## PROBLEM STATEMENT
Starting at the line that holds "Power figures use", set down each line through the end of the listing, exactly as written and with nothing added.

## INFORMATION SHOWN
**config.mk**
```make
export PLATFORM = sky130hd
export DESIGN_NAME = bin_accumulator
export DESIGN_NICKNAME = d
export VERILOG_FILES = /design/src/rtl/msdft_pkg.sv /design/src/rtl/bin_accumulator.sv
export SDC_FILE = /design/constraint.sdc
export NUM_CORES = 1
export LEC_CHECK = 0
export BUFFER_PORTS_ARGS = -buffer_cell sky130_fd_sc_hd__buf_2
export CAP_MARGIN = 20
export CORE_MARGIN = 1.5
export CORE_UTILIZATION = 35
export CTS_BUF_LIST = sky130_fd_sc_hd__clkbuf_4 sky130_fd_sc_hd__clkbuf_8
export CTS_CLUSTER_SIZE = 12
export DETAILED_ROUTE_END_ITERATION = 10
export HOLD_SLACK_MARGIN = 0.05
export PLACE_DENSITY_LB_ADDON = 0.08
export SETUP_SLACK_MARGIN = 0.3
export SLEW_MARGIN = 25
export SYNTH_ARGS = -nofsm -noshare
export SYNTH_HDL_FRONTEND = slang
export SYNTH_SLANG_ARGS = --single-unit
```
**constraint.sdc**
```tcl
create_clock -name clk -period 4.65 [get_ports clk]
set_clock_uncertainty 0.1 [all_clocks]
set_input_delay 0.6975 -clock clk [delete_from_list [all_inputs] [get_ports clk]]
set_output_delay 0.6975 -clock clk [all_outputs]
set_load 0.01 [all_outputs]
```
**src/rtl/msdft_pkg.sv**
```systemverilog
package msdft_pkg;

    // input samples, Q1.7
    localparam int DIN_WIDTH = 8;
    localparam int DIN_POINT = 7;

    // twiddle factors, Q2.14
    localparam int TWIDD_WIDTH = 16;
    localparam int TWIDD_POINT = 14;

    // comb output grows by one bit
    localparam int COMB_WIDTH = DIN_WIDTH + 1;

    // comb times twiddle, plus one bit for the sum of two products
    localparam int PROD_WIDTH = COMB_WIDTH + TWIDD_WIDTH + 1;

    // output format
    localparam int DOUT_WIDTH = 32;
    localparam int DOUT_POINT = 16;

    // fractional bits dropped when narrowing the accumulator
    localparam int OUT_SHIFT = DIN_POINT + TWIDD_POINT - DOUT_POINT;

    typedef logic signed [DIN_WIDTH-1:0]   sample_t;
    typedef logic signed [COMB_WIDTH-1:0]  comb_t;
    typedef logic signed [TWIDD_WIDTH-1:0] twiddle_t;
    typedef logic signed [PROD_WIDTH-1:0]  prod_t;
    typedef logic signed [DOUT_WIDTH-1:0]  dout_t;

    // {imag, real}
    typedef logic [2*TWIDD_WIDTH-1:0] twidd_word_t;

endpackage
```
**src/rtl/bin_accumulator.sv**
```systemverilog
module bin_accumulator
    import msdft_pkg::*;
#(
    parameter int DFT_LEN = 128
) (
    input  logic  clk,
    input  logic  rst,
    input  logic  clear,
    input  prod_t p_re,
    input  prod_t p_im,
    input  logic  p_valid,
    output dout_t dout_re,
    output dout_t dout_im,
    output logic  dout_valid
);

    // room for a full window of products
    localparam int ACC_W = PROD_WIDTH + $clog2(DFT_LEN);

    logic signed [ACC_W-1:0] acc_re;
    logic signed [ACC_W-1:0] acc_im;
    logic                    acc_valid;

    always_ff @(posedge clk) begin
        if (rst || clear) begin
            acc_re <= '0;
            acc_im <= '0;
        end else if (p_valid) begin
            acc_re <= acc_re + ACC_W'(p_re);
            acc_im <= acc_im + ACC_W'(p_im);
        end
    end

    // arithmetic shift, rounds towards minus infinity
    always_ff @(posedge clk) begin
        if (acc_valid) begin
            dout_re <= dout_t'(acc_re >>> OUT_SHIFT);
            dout_im <= dout_t'(acc_im >>> OUT_SHIFT);
        end
    end

    always_ff @(posedge clk) begin
        if (rst) begin
            acc_valid  <= 1'b0;
            dout_valid <= 1'b0;
        end else begin
            acc_valid  <= p_valid;
            dout_valid <= acc_valid;
        end
    end

endmodule

```
# After elaboration in Yosys (flattened, before gate mapping)
# Cells that the tools add are included.
classes:
  n_reduce_logical: 1
  add_sub_neg: 2
op_table:
  columns: ["op", "count"]
  rows:
  - ["adder 33 x 26 -> 33 bit", 2]
  - ["logical OR 1 bit", 1]
word_totals:
  ff_bits: 124
  input_bits: 56
  out_inout_bits: 65
  elab_cells: 9

# Longest topological paths before layout
# Gate-level depths: netlist (run 1).
logic_depth:
  ltp_word: 1
  depth_mapped: 10
  mapped_depth_nobuf: 10

# Least setup slack after synthesis (run 1)
# Ideal clock, no wire load.
synth_timing:
  path_kind: "input -> register"
  startpoint: "in p_re[0]"
  endpoint: "reg acc_re[30]"
  t_required_ps: 4488
  arrival_time_ps: 3028
  setup_time_ps: 62
  cell_stages: 10
  path_buffers: 0
  path_slack_ps: 1460
  path_cell_list: "ha_1 -> fa_1 -> a211oi_1 -> nor2_1 -> o311ai_2 -> a21oi_1 -> o21ai_1 -> nor4_1 -> or4_1 -> nand3_1"
synth_via:
  elab_chain_cells: 1
synth_lines:
  columns: ["item", "line", "text"]
  rows:
  - ["start, declared", "bin_accumulator.sv:9", "input prod_t p_re,"]
  - ["adder 33 x 26 -> 33 bit", "bin_accumulator.sv:29", "acc_re <= acc_re + ACC_W'(p_re);"]
  - ["end signal, assigned", "bin_accumulator.sv:29", null]
  - ["end, declared", "bin_accumulator.sv:20", "logic signed [ACC_W-1:0] acc_re;"]
# Every way passes these cells.
# A chain may end at the register's enable or synchronous reset.

# Worst setup path after layout (run 1)
layout_timing:
  startpoint: "in p_re[0]"
  endpoint: "reg acc_re[32]"
# The elaborated chain is that of the path after synthesis.

==> reports/results.txt, run 1 <==
most frequent cells in the layout -> buf_2 (120), nor2_1 (79), dfxtp_1 (67), ha_1 (64), a21oi_1 (59)
crit path kind -> in2reg
post-synthesis xor/xnor area fraction -> 0.03448
clock latency on the worst-skew pair -> 0.44 ns
Seq/Total Area, Yosys -> 0.3993
prevailing post-synth register cell -> dfxtp_1
Sw Share -> 0.2752
Clock Path Buffers -> 2
Worst Hold Class -> reg2reg
Vias -> 6455
Ports -> 121
register area -> 3044 um^2
Static Leak -> 0.003932 uW
Post-Syn Instances -> 812
post-route cell area -> 8897 um^2
Fin Hold WS -> 0.3657 ns
share of layout cells above drive strength 1 -> 0.1833
Post-Synth Adder-Cell Area -> 0.1103
DRC -> 0
largest net degree at the start of global routing -> 43
nets -> 1042
# setup viols final -> 0
EDFF count, synth -> 56
first-pass GRT wire length -> 31.93 mm
filler instances -> 2198
Synth-to-Final Area Change -> 16.77%
syn_area_per_cell -> 9.384 um^2
Clk pwr share -> 0.388
area taken by multi-input logic gates -> 4338 um^2
mux share of post-synthesis cell area -> 0.03695
drt pass-1 iters -> 5
core box area -> 21220 um^2
logic gate share of total power -> 0.177
Crit Path Max Fanout -> 5
sequential share of power -> 0.435
DRT iter0 DRCs -> 357
Pins Over Slew Limit -> 0
Required @ worst endpoint -> 4.92 ns
Routed met3 length -> 749 um
Die Height -> 150.6 um
clk slew on worst S/H paths -> 0.07 ns
port bufs -> 120
Seq cells post-synth -> 124
Netlist cell types -> 66
crit share post-route -> 0.7043
met2 WL -> 8.558 mm
highest metal used -> met4
setup tns final -> 0 ns
pin slew with the least headroom to its limit -> 0.6700 ns
Worst Setup Start Kind -> primary input
ant diodes -> 0
P_int -> 2037 uW
Placer Congestion -> 0.8038
hpwl dp -> 14.20 mm
Total Wirelength -> 19.69 mm
Post-DRT Antenna Nets -> 0
main combinational cell family by area after synthesis -> compound AO/OA/AOI/OAI gates
status -> finished clean
count of hold-fix buffers inserted at cts -> 0
vias in the first global route -> 6077
initial antenna violation count -> 0
Die X-Extent -> 150.6 um
CTS Sinks -> 124
CP arrival -> 3.55 ns
CTS Root Cell -> clkbuf_8
CTS resizes -> 0
critical path capture point type -> flip-flop
leading cell type in the layout, fill and taps excluded -> buf_2
GR Util All Layers -> 0.1815
Layout Utilization -> 0.4193
Remaining Overflow, GRT -> 0
Max Cap Viol -> 0
Mapped Nets -> 934
P_sw -> 773.6 uW
RSZ-0062 raised after global routing -> false
final hold viol count -> 0
Slew headroom -> 0.5533
CTS tree -> built
Starting Density -> 0.3591
Post-synth ARST share -> 0
vias per inst -> 5.344
Simple-Gate Fraction of Synth Area -> 0.1519
final critical-path required period -> 3.275 ns
Die ar. -> 22670 um^2
Synth Cell Area -> 7620 um^2
Core Rows -> 53
Cell Pwr Density -> 315.9 nW/um^2
placed instance area -> 8448 um^2
Synth Area in Compound Gates -> 0.2350
Setup Fix Bufs, Post-CTS -> 0
Routed WL per cell -> 16.30 um
VDD IR max -> 0.1607 mV
Max Fclk -> 0.3054 GHz
yosys warns -> 0
M1 wire length -> 10.15 mm
total chip power -> 2811 uW
CTS Buf Count -> 17
H-Tree Level Count -> 4
[through the flow]
stage               setup WS (ns)  instances
floorplan                   1.460        812
global placement            1.011       1176
detailed placement         0.9434       1176
CTS                         1.409       1208
global route                1.240       1208
finish                      1.375       1208
[logic make-up after synthesis]
kind of cell             after synthesis
AO/OA/AOI/OAI                        267
AND/OR/NAND/NOR                      240
flip-flops                           124
adder cells (fa/ha/maj)               66
buffers and inverters                 57
XOR/XNOR                              30
multiplexers                          28
[power by group through the flow]
stage / Sequential, uW / Combinational (uW) / Clock [uW]
6_report: 1220 / 498 / 1090
5_1_grt: 1230 / 560 / 1180
4_1_cts: 1220 / 499 / 1130
3_5_place_dp: 1250 / 495 / 0
3_3_place_gp: 1250 / 499 / 0
2_1_floorplan: 1250 / 345 / 0
[worst max-delay path: stages]
cell and delay [ns]:
buf_2 0.11, ha_1 0.25, fa_1 0.44, a211oi_1 0.27, nor2_1 0.16, o311ai_2 0.42
a21oi_1 0.12, a211oi_1 0.50, o31ai_1 0.18, mux2i_1 0.21, mux2i_1 0.19
[synthesized netlist by cell type, types with 7 or more instances]
cell type | instances | area [um^2]
o21bai_1 | 7 | 52.55
nand4_1 | 9 | 56.30
mux2i_1 | 27 | 270.3
nand2_1 | 45 | 168.9
o21ai_0 | 45 | 225.2
dfxtp_1 | 68 | 1361
nor2b_1 | 7 | 43.79
a21o_1 | 39 | 292.8
nand3_1 | 34 | 170.2
xor2_1 | 8 | 70.07
o21a_1 | 14 | 105.1
edfxtp_1 | 56 | 1682
nor3_1 | 21 | 105.1
a21oi_1 | 59 | 295.3
a31oi_1 | 13 | 81.33
nor2_1 | 80 | 300.3
ha_1 | 64 | 800.8
inv_1 | 18 | 67.56
buf_4 | 8 | 60.06
clkbuf_1 | 24 | 90.09
xnor2_1 | 22 | 192.7
or3_1 | 9 | 56.30
a211oi_1 | 29 | 217.7
[cell type report]
cell class,instances,area share
well taps,275,0.03867
multi-input cells,631,0.4876
clock inverters,13,0.02222
flip-flops and latches,124,0.3421
clock buffers,19,0.02798
inverters,19,0.008016
repair buffers,127,0.07341
[routing by layer]
layer  vias up  track usage
li1       3314            -
met1      2983       0.2598
met2       141       0.2764
met3        17      0.03515
met4         0      0.05098
met5         -            0
[path summary, 6_finish.rpt]
check                                              from                       to  slack, ns  depth (start not counted)
worst max-delay path                            p_re[0]  acc_re[32]$_SDFFE_PP0P_       1.38                         11
worst min-delay path            acc_re[10]$_SDFFE_PP0P_     dout_re[5]$_DFFE_PP_       0.37                          0
worst max register to register   acc_re[0]$_SDFFE_PP0P_  acc_re[32]$_SDFFE_PP0P_       1.45                         10
worst min register to register  acc_re[10]$_SDFFE_PP0P_     dout_re[5]$_DFFE_PP_       0.37                          0
[sequential cells by signal, summed over array words and instances, names as in the netlist]
name / flops
acc_valid: 1
acc_im: 33
dout_im: 28
dout_valid: 1
dout_re: 28
acc_re: 33
Power figures use the tool's default switching activity.
==> run 2, diff against run 1 <==
Settings changed: ABC_AREA set to 1.
Clock period 4.65 ns to 3.43 ns, I/O delays scaled along.
==> run 2 against run 1 <==
Synthesized area rose by 21%. Count of clock-buffer cells in the layout grew 4. Synthesized cell count increased by 83%. First-iteration DRC count grew 42%. Critical path type is now reg2reg.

## OUTPUT FOR THIS EXERCISE
Power figures use the tool's default switching activity.
==> run 2, diff against run 1 <==
Settings changed: ABC_AREA set to 1.
Clock period 4.65 ns to 3.43 ns, I/O delays scaled along.
==> run 2 against run 1 <==
Synthesized area rose by 21%. Count of clock-buffer cells in the layout grew 4. Synthesized cell count increased by 83%. First-iteration DRC count grew 42%. Critical path type is now reg2reg.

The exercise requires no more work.